`config.mk`:
```
export PLATFORM = sky130hd
export DESIGN_NAME = lsu_mem_master
export DESIGN_NICKNAME = d
export VERILOG_FILES = /design/src/rtl/lsu_pkg.sv /design/src/rtl/lsu_load_align.sv /design/src/rtl/lsu_mem_master.sv
export SDC_FILE = /design/constraint.sdc
export NUM_CORES = 1
export LEC_CHECK = 0
export CELL_PAD_IN_SITES_DETAIL_PLACEMENT = 0
export CELL_PAD_IN_SITES_GLOBAL_PLACEMENT = 1
export CORE_MARGIN = 1
export CORE_UTILIZATION = 38
export DETAILED_ROUTE_END_ITERATION = 7
export PLACE_DENSITY_LB_ADDON = 0.1
export REMOVE_ABC_BUFFERS = 1
export SYNTH_ARGS = -nofsm -noshare
export SYNTH_HDL_FRONTEND = slang
export SYNTH_HIERARCHICAL = 1
export SYNTH_SLANG_ARGS = --single-unit
```
`constraint.sdc`:
```
create_clock -name clk -period 4.7 [get_ports clk]
set_input_delay 1.175 -clock clk [delete_from_list [all_inputs] [get_ports clk]]
set_output_delay 1.175 -clock clk [all_outputs]
set_load 0.03 [all_outputs]
```
`src/rtl/lsu_pkg.sv`:
```
// lsu_pkg: shared encodings, FSM state type and alignment helpers for the LSU.
package lsu_pkg;

    localparam int unsigned WORD_W = 32;
    localparam int unsigned SIZE_W = 2;

    localparam logic [SIZE_W-1:0] SZ_B = 2'b00;
    localparam logic [SIZE_W-1:0] SZ_H = 2'b01;
    localparam logic [SIZE_W-1:0] SZ_W = 2'b10;

    typedef enum logic [2:0] {
        IDLE   = 3'd0,
        LOAD   = 3'd1,
        RMW_RD = 3'd2,
        WRITE  = 3'd3,
        RESP   = 3'd4
    } state_t;

    // True when the low address bits break natural alignment for the size.
    function automatic logic is_misaligned(input logic [SIZE_W-1:0] size,
                                           input logic [1:0]        lo);
        logic mis;
        case (size)
            SZ_B:    mis = 1'b0;
            SZ_H:    mis = lo[0];
            default: mis = (lo != 2'b00);
        endcase
        return mis;
    endfunction

    // Forces the low address bits to natural alignment for the size.
    function automatic logic [1:0] align_lo(input logic [SIZE_W-1:0] size,
                                            input logic [1:0]        lo);
        logic [1:0] res;
        case (size)
            SZ_B:    res = lo;
            SZ_H:    res = {lo[1], 1'b0};
            default: res = 2'b00;
        endcase
        return res;
    endfunction

endpackage

```
`src/rtl/lsu_load_align.sv`:
```
// lsu_load_align: picks a byte/half lane out of a word and sign/zero-extends it.
module lsu_load_align
    import lsu_pkg::*;
(
    input  logic [WORD_W-1:0] word,
    input  logic [1:0]        offset,
    input  logic [SIZE_W-1:0] size,
    input  logic              uns,
    output logic [WORD_W-1:0] data_c
);

    logic [7:0]  byte_lane;
    logic [15:0] half_lane;

    // Lane selection followed by extension.
    always_comb begin
        byte_lane = word[7:0];
        half_lane = word[15:0];
        data_c    = word;
        case (offset)
            2'd0:    byte_lane = word[7:0];
            2'd1:    byte_lane = word[15:8];
            2'd2:    byte_lane = word[23:16];
            default: byte_lane = word[31:24];
        endcase
        if (offset[1]) begin
            half_lane = word[31:16];
        end
        case (size)
            SZ_B:    data_c = uns ? {24'h0, byte_lane} : {{24{byte_lane[7]}}, byte_lane};
            SZ_H:    data_c = uns ? {16'h0, half_lane} : {{16{half_lane[15]}}, half_lane};
            default: data_c = word;
        endcase
    end

endmodule

```
`src/rtl/lsu_mem_master.sv`:
```
// lsu_mem_master: byte-addressed load/store initiator for a word-organised
// single-port RAM, with read-modify-write for sub-word stores.
// Optional build macro LSU_MISALIGN_TRAP_EN: misaligned accesses complete with
// rsp_err=1 and no RAM access; otherwise they are force-aligned and proceed.
module lsu_mem_master
    import lsu_pkg::*;
#(
    parameter int unsigned ADDR_WIDTH = 10,
    parameter int unsigned DATA_WIDTH = 32
) (
    input  logic                  clk,
    input  logic                  rst,
    input  logic                  req_valid,
    output logic                  req_ready,
    input  logic                  req_we,
    input  logic [31:0]           req_addr,
    input  logic [1:0]            req_size,
    input  logic                  req_unsigned,
    input  logic [DATA_WIDTH-1:0] req_wdata,
    output logic                  rsp_valid,
    input  logic                  rsp_ready,
    output logic [DATA_WIDTH-1:0] rsp_rdata,
    output logic                  rsp_err,
    output logic [ADDR_WIDTH-1:0] mem_A,
    output logic [DATA_WIDTH-1:0] mem_WD,
    output logic                  mem_we,
    input  logic [DATA_WIDTH-1:0] mem_RD
);

    state_t                state;
    logic [SIZE_W-1:0]     size_q;
    logic                  uns_q;
    logic [1:0]            lo_q;
    logic [DATA_WIDTH-1:0] wdata_q;

    logic                  misalign_c;
    logic [1:0]            lo_c;
    logic [DATA_WIDTH-1:0] load_data_c;
    logic [DATA_WIDTH-1:0] lane_c;
    logic [DATA_WIDTH-1:0] mask_c;
    logic [DATA_WIDTH-1:0] merged_c;
    logic [4:0]            shift_c;
    logic                  unused_addr_bits;

    // Address bits above the RAM word address are intentionally dropped (wrap).
    assign unused_addr_bits = ^req_addr[31:ADDR_WIDTH+2];

`ifdef LSU_MISALIGN_TRAP_EN
    // Misaligned requests are flagged and bypass the RAM.
    assign misalign_c = is_misaligned(req_size, req_addr[1:0]);
    assign lo_c       = req_addr[1:0];
`else
    // Misaligned requests are silently aligned down.
    assign misalign_c = 1'b0;
    assign lo_c       = align_lo(req_size, req_addr[1:0]);
`endif

    // Extended load data from the addressed RAM word.
    lsu_load_align u_load_align (
        .word   (mem_RD),
        .offset (lo_q),
        .size   (size_q),
        .uns    (uns_q),
        .data_c (load_data_c)
    );

    // Store lane: the right-justified byte/half of wdata with upper bits cleared.
    lsu_load_align u_lane_align (
        .word   (wdata_q),
        .offset (2'b00),
        .size   (size_q),
        .uns    (1'b1),
        .data_c (lane_c)
    );

    // Merge the store lane into the word read back from RAM.
    always_comb begin
        shift_c  = {lo_q, 3'b000};
        mask_c   = (size_q == SZ_B) ? 32'h0000_00FF : 32'h0000_FFFF;
        merged_c = (mem_RD & ~(mask_c << shift_c)) | (lane_c << shift_c);
    end

    // Write strobe decoded from the state register so reset drops it at once.
    assign mem_we = (state == WRITE);

    // Transaction FSM with registered outputs.
    always_ff @(posedge clk or posedge rst) begin
        if (rst) begin
            state     <= IDLE;
            req_ready <= 1'b1;
            rsp_valid <= 1'b0;
            rsp_rdata <= '0;
            rsp_err   <= 1'b0;
            mem_A     <= '0;
            mem_WD    <= '0;
            size_q    <= SZ_B;
            uns_q     <= 1'b0;
            lo_q      <= 2'b00;
            wdata_q   <= '0;
        end else begin
            case (state)
                IDLE: begin
                    if (req_valid && req_ready) begin
                        req_ready <= 1'b0;
                        mem_A     <= req_addr[ADDR_WIDTH+1:2];
                        size_q    <= req_size;
                        uns_q     <= req_unsigned;
                        lo_q      <= lo_c;
                        wdata_q   <= req_wdata;
                        rsp_rdata <= '0;
                        rsp_err   <= misalign_c;
                        if (misalign_c) begin
                            rsp_valid <= 1'b1;
                            state     <= RESP;
                        end else if (!req_we) begin
                            state <= LOAD;
                        end else if (req_size[1]) begin
                            mem_WD <= req_wdata;
                            state  <= WRITE;
                        end else begin
                            state <= RMW_RD;
                        end
                    end
                end
                LOAD: begin
                    rsp_rdata <= load_data_c;
                    rsp_valid <= 1'b1;
                    state     <= RESP;
                end
                RMW_RD: begin
                    mem_WD <= merged_c;
                    state  <= WRITE;
                end
                WRITE: begin
                    rsp_valid <= 1'b1;
                    state     <= RESP;
                end
                RESP: begin
                    if (rsp_ready) begin
                        rsp_valid <= 1'b0;
                        req_ready <= 1'b1;
                        state     <= IDLE;
                    end
                end
                default: begin
                    state     <= IDLE;
                    req_ready <= 1'b1;
                    rsp_valid <= 1'b0;
                end
            endcase
        end
    end

endmodule
```
==> Word-level counts from Yosys, hierarchy flattened <==
Index checks and enable logic that the tools add are counted.
{ "op_classes": {"n_reduce_logical": 16, "n_shift": 2, "eq_ne": 12, "muxes": 24, "bitwise": 5} }
{ "ops": {"columns": ["operator", "count"], "rows": [
  ["32-bit case mux with 2 select lines", 4],
  ["32-bit 2-to-1 mux", 6],
  ["32-bit bitwise AND", 1],
  ["16-bit 2-to-1 mux", 2],
  ["32-bit inverter", 1],
  ["32-bit bitwise OR", 1],
  ["16-bit by 5-bit << shifter with 32-bit output", 1],
  ["32-bit by 5-bit << shifter with 32-bit output", 1],
  ["8-bit case mux with 3 select lines", 1],
  ["3-bit case mux with 4 select lines", 1],
  ["2-bit inequality test (second input constant)", 4],
  ["2-bit AND reduction", 4],
  ["2-bit by 1-bit equality test with 1-bit output (second input constant)", 3],
  ["3-bit by 2-bit equality test with 1-bit output (second input constant)", 2],
  ["2-bit zero test", 3],
  ["3-bit 2-to-1 mux", 2],
  ["1-bit case mux with 3 select lines", 2],
  ["1-bit 2-to-1 mux", 4],
  ["2-bit case mux with 2 select lines", 1],
  ["4-bit AND reduction", 1],
  ["2-bit nonzero test", 2],
  ["2-bit OR reduction", 2],
  ["3-bit by 1-bit equality test with 1-bit output (second input constant)", 1],
  ["3-bit equality test (second input constant)", 1],
  ["7 further kinds", 8]
]} }
{ "word_totals": {"input_bits": 104, "wordCells": 69, "register_bits": 116, "out_inout_bits": 78} }

==> Longest topological paths before layout <==
{ "depth": {"depth_word": 7, "depth_mapped": 11, "mapped_depth_nobuf": 7} }

==> Cells and area by module <==
Netlist, hierarchy kept.
{ "modules_own_cells": {"columns": ["module", "cells_each", "instances", "area_per_inst_um2", "seq_area_each_um2"], "rows": [
  ["lsu_mem_master", 541, 1, 5492.8, 2904.0],
  ["lsu_load_align", 115, 2, 845.8, 0.0]
]} }

==> Worst setup path before layout <==
OpenSTA, ideal clock, no wires.
{ "synth_timing": {"path_kind": "in2reg", "start": "input mem_RD[31]", "end": "register rsp_rdata[7]", "path_stages": 6, "arrival_ns": 2.201, "path_buffers": 1, "required_ns": 4.572, "path_slack_ns": 2.372, "setup_ns": 0.128, "cell_sequence": "mux2_2 > a32oi_2 > buf_4 > o211ai_1 > nand2_1 > o21ai_0"} }
{ "synth_between": {"elab_chain_len": 4} }
{ "synth_lines": {"columns": ["item", "line_no", "rtl"], "rows": [
  ["start, declared", "lsu_mem_master.sv:27", "input logic [DATA_WIDTH-1:0] mem_RD"],
  ["8-bit case mux with 3 select lines", "lsu_load_align.sv:20", "case (offset)"],
  ["32-bit 2-to-1 mux", "lsu_load_align.sv:30", "SZ_B: data_c = uns ? {24'h0, byte_lane} : {{24{byte_lane[7]}}, byte_lane};"],
  ["32-bit case mux with 2 select lines", "lsu_load_align.sv:29", "case (size)"],
  ["via load_data_c[7]", "lsu_mem_master.sv:38", "logic [DATA_WIDTH-1:0] load_data_c;"],
  ["32-bit case mux with 2 select lines", "lsu_mem_master.sv:101", "case (state)"],
  ["end signal, assigned", "lsu_mem_master.sv:126", "rsp_rdata <= load_data_c;"],
  ["end, declared", "lsu_mem_master.sv:22", "output logic [DATA_WIDTH-1:0] rsp_rdata,"]
]} }
The timed path passes the listed nets, and every way through them passes these cells.
A chain may end at the register's enable or synchronous reset.

==> Worst setup path after layout <==
{ "layout_timing": {"start": "register state[2]", "end": "output mem_we"} }
{ "layout_between": {"elab_chain_len": 1} }
{ "layout_lines": {"columns": ["item", "line_no", "rtl"], "rows": [
  ["start, declared", "lsu_mem_master.sv:30", "state_t state;"],
  ["start signal, assigned", "lsu_mem_master.sv:89", "state <= IDLE;"],
  ["start signal, assigned", "lsu_mem_master.sv:114", "state <= RESP;"],
  ["start signal, assigned", "lsu_mem_master.sv:116", "state <= LOAD;"],
  ["3-bit by 2-bit equality test with 1-bit output", "lsu_mem_master.sv:84", "assign mem_we = (state == WRITE);"],
  ["end, declared", "lsu_mem_master.sv:26", "output logic mem_we,"]
]} }
No other way between the ends.

==> out/metrics.yaml <==
critPathSlowestCell: "clkdlybuf4s50_1"
ant_nets: 0
synthCells: 771
top_level_ports: 182
fin_util_pct: 51.7
avgSynthCellArea_um2: 9.32
area_growth_syn_to_layout_pct: 31.6
seq_area_um2: 2910
place_hpwl_mm: 15.0
hold_violations: 0
layout_common_cells: "clkdlybuf4s50_1, nand2_1, dfrtp_1"
rsz0062_at_grt: "no"
cts_tree: "done"
die_y_um: 140
switching_share_pct: 43.4
drt_iter0_markers: 409
ys_warn_count: 6
yosysTopAreaCell: "dfrtp_1"
drc: 0
yosysUniqueCellTypes: 43
fillCellCount: 1681
path_class: "reg -> out"
synth_edf_count: 0
syn_area_um2: 7180
portBuffers: 160
drv_slew: 0
antennaDiodeCount: 0
numCtsBuffers: 17
outcome: "completed"
layout-drive-gt1-share_pct: 13.1
setup_slack_ps: 1510
start_util_pct: 39.3
firstDrtPassIters: 5
slowest_delay_ps: 690
ys_seq_area_share_pct: 40.4
clkPwrFrac_pct: 20.9
grt_first_pass_wirelength_mm: 35.3
grt_overflow: 0
place_ws_ps: 1330
post_cts_buffers: 0
cp-end-kind: "output port"
worst_r2r_path_depth: 8
finalNetCount: 996
critPathLaunchType: "register"
ys_async_sr_fraction_pct: 100
multi_input_area_um2: 3840
ir_drop_mv: 0.628
p_sw_mw: 3.10
drt_wl_total_mm: 22.2
via_per_inst: 5.67
internal_power_mw: 4.05
ys_ff_latch: 116
cts_resized: 0
synth_area_leaders: "dfrtp_1, nand2_1, mux2i_1"
layout_commonest_cell: "clkdlybuf4s50_1"
finalWorstPathRequiredPeriod_ps: 3190
maxCapViolCount: 0
die_area_um2: 19500
worstPathRequired_ps: 3520
clkSinkCount: 116
seq_power_share_pct: 27.1
min_from: "mem_WD[25]"
combPwrFrac_pct: 52.1
cp_max_fo: 9
hold_buffers: 0
rr_startpoint: "size_q[1]"
synthFlopType: "dfrtp_1"
antenna_found_initial: 0
finalCritPeriodShare_pct: 67.9
clock_path_buffers: 2
max_freq_ghz: 0.313
place_area_um2: 8780
synth_top_area_share_pct: 40.1
p_per_area_nw_per_um2: 757
arrival_ps: 2020
clk_latency_ps: 420
worstHoldPathCells: 2
grtUsageTotal_pct: 23.5
power_mw: 7.16
max-slew-margin-rel_pct: 13.4
fin_cells: 1134
place.gp.congestion: 0.854
worstMarginPinSlew_ps: 1300
holdWs_ps: 472
core_area_um2: 18300
leakage_nw: 3.85
skew_ps: 6.81
hold_class: "reg -> reg"
worstPathCellList: "nand2b_1 -> nor2_1 -> clkdlybuf4s50_1"
crit_path_start: "state[2]"
fin_setup_tns_ps: 0
root_buffer: "clkbuf_16"
grt_pass1_vias: 6398
dp.cells: 1102
htree_levels: 4
avgRoutedWirePerCell_um: 19.6
num_rows: 49
finalInstanceArea_um2: 9450
grt_max_degree: 82
clkTransAtPathRegs_ps: 50
setup_viol: 0
die_w_um: 140
vias: 6435
power groups by stage:
stage | logic (mW) | registers [mW] | clock network (mW)
after detailed placement | 3.69 | 1.95 | 0
after CTS | 3.70 | 1.94 | 1.53
final | 3.73 | 1.94 | 1.49
after global routing | 4.02 | 2.01 | 1.56
after floorplan | 1.80 | 2.50 | 0
after global placement | 3.63 | 1.93 | 0
state kept, by name, summed over array words and instances (netlist names):
name,cells
req_ready,1
state,3
uns_q,1
rsp_valid,1
mem_A,10
wdata_q,32
size_q,2
rsp_rdata,32
lo_q,2
mem_WD,32
Yosys cell counts, drive strengths merged (2+ instances only):
library cell / count
mux2: 50
nor2b: 18
a32oi: 2
nand3b: 10
inv: 7
o221ai: 16
o21ai: 50
nor2: 56
dfrtp: 115
a21oi: 19
o31ai: 24
clkinv: 3
a21o: 8
a22oi: 18
nand2b: 3
or2: 3
conb: 2
nor3: 4
mux2i: 54
or3: 3
o211ai: 42
buf: 41
o21ba: 2
a311oi: 8
nand2: 150
o22a: 14
a2111oi: 8
clkbuf: 32
routing by layer:
| layer | wire (um) | vias to the layer above | global-route usage (%) | part of all wire (%) |
|---|---|---|---|---|
| met5 | 0 | - | 0 | 0 |
| met4 | 614 | 0 | 9.94 | 2.8 |
| met3 | 1290 | 36 | 5.06 | 5.8 |
| met1 | 10200 | 3156 | 31.5 | 46 |
| met2 | 10100 | 221 | 36.4 | 45 |
| li1 | - | 3022 | - | - |
area by class of cell:
type	count	share of cell area [%]
Clock inverter	10	2.14
Multi-Input combinational cell	576	40.7
Tap cell	229	3.03
Sequential cell	116	30.8
Timing Repair Buffer	171	18.1
Clock buffer	22	4.91
Inverter	10	0.424
logic make-up after synthesis:
kind of cell | synth area share, %
compound gates | 22.7
buf+inv | 6.46
flops | 40.4
mux | 15.4
other cells | 0.105
simple gates | 15.0
path summary, 6_finish.rpt:
check	slack [ps]	to
setup reg to reg	1720	mem_WD[31]
hold / removal	470	mem_WD[25]
max in group asynchronous	2550	req_ready
min in group asynchronous	1270	mem_WD[8]
hold reg to reg	470	mem_WD[25]
setup / recovery	1510	mem_we
critical path, delay by kind of cell (launching register included):
kind          cells  cell delay (ps)
simple gates      2              400
buf+inv           1              690
flops             1              500
No activity file was read; power rests on OpenSTA's default activity.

== == ==

REQUIRED ACTION. Where does the string "declared" occur in the material? Copy every line where it does.

EXERCISE RESPONSE.
  ["start, declared", "lsu_mem_master.sv:27", "input logic [DATA_WIDTH-1:0] mem_RD"],
  ["end, declared", "lsu_mem_master.sv:22", "output logic [DATA_WIDTH-1:0] rsp_rdata,"]
  ["start, declared", "lsu_mem_master.sv:30", "state_t state;"],
  ["end, declared", "lsu_mem_master.sv:26", "output logic mem_we,"]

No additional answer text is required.